(Beginning of MATERIAL PROVIDED)

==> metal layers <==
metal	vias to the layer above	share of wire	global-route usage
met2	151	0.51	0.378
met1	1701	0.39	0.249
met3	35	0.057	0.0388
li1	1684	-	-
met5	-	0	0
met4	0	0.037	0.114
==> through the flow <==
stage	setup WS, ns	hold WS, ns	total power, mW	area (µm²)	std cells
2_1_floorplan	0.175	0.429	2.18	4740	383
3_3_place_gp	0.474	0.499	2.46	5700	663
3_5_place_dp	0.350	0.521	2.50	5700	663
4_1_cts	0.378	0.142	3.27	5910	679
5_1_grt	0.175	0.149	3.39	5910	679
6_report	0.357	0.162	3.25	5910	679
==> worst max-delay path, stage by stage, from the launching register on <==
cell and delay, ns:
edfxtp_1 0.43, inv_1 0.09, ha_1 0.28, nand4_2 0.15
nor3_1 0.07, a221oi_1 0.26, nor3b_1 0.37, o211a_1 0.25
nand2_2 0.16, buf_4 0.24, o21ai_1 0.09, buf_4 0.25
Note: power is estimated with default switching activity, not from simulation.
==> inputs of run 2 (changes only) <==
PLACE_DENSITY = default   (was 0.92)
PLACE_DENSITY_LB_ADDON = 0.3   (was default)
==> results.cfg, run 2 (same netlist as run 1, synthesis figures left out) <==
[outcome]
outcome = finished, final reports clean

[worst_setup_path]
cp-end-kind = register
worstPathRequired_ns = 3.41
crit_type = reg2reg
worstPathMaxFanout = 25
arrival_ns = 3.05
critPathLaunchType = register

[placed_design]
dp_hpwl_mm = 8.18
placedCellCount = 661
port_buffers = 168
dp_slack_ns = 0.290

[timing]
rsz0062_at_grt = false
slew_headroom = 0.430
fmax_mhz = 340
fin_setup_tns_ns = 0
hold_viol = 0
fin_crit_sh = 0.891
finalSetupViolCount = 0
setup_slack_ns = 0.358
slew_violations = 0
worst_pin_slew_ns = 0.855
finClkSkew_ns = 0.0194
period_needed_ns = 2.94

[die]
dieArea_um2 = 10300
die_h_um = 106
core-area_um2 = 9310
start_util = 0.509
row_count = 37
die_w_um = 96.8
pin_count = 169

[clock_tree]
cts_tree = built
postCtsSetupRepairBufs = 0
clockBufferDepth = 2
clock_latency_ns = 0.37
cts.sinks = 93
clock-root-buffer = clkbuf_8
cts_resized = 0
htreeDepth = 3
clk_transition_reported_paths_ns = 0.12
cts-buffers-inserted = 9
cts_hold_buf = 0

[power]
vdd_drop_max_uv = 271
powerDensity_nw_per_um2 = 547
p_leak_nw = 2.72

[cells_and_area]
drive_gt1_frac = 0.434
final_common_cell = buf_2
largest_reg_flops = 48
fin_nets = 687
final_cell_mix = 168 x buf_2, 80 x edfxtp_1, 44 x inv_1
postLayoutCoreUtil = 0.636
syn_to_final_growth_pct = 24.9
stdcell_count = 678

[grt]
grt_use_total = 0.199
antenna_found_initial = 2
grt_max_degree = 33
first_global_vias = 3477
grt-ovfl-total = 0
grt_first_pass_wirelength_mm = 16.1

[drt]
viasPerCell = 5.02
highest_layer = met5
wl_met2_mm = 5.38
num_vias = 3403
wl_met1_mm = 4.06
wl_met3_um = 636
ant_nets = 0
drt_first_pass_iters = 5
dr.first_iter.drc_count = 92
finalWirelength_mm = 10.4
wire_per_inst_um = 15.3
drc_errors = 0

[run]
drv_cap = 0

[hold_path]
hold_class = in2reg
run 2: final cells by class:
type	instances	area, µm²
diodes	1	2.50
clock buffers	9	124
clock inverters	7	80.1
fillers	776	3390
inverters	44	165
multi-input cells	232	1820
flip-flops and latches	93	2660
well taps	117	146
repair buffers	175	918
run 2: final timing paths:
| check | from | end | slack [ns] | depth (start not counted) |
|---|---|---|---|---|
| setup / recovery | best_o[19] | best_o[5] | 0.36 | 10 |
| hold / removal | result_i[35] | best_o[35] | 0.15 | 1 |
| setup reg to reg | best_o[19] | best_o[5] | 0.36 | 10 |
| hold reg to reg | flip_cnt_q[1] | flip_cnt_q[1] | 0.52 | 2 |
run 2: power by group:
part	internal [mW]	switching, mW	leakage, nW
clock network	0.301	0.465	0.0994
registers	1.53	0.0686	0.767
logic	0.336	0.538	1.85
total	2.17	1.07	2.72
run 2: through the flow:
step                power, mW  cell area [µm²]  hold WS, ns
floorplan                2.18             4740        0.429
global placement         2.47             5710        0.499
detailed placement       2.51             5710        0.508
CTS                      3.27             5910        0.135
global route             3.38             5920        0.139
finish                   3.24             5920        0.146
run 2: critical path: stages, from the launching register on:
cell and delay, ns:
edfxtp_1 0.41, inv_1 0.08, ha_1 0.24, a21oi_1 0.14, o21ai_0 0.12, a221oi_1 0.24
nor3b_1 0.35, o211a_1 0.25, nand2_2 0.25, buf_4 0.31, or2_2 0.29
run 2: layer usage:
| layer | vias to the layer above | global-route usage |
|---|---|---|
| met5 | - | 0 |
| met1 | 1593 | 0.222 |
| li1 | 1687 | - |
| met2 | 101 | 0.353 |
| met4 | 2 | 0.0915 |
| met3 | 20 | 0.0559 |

(End of MATERIAL PROVIDED)

- [HOW TO COMPLETE THIS TASK]: Nothing should appear in the answer except the lines above from the line with "critPathLaunchType = register" through the line with "dieArea_um2 = 10300", both included, written out exactly.

- [WORKED SOLUTION]:
critPathLaunchType = register

[placed_design]
dp_hpwl_mm = 8.18
placedCellCount = 661
port_buffers = 168
dp_slack_ns = 0.290

[timing]
rsz0062_at_grt = false
slew_headroom = 0.430
fmax_mhz = 340
fin_setup_tns_ns = 0
hold_viol = 0
fin_crit_sh = 0.891
finalSetupViolCount = 0
setup_slack_ns = 0.358
slew_violations = 0
worst_pin_slew_ns = 0.855
finClkSkew_ns = 0.0194
period_needed_ns = 2.94

[die]
dieArea_um2 = 10300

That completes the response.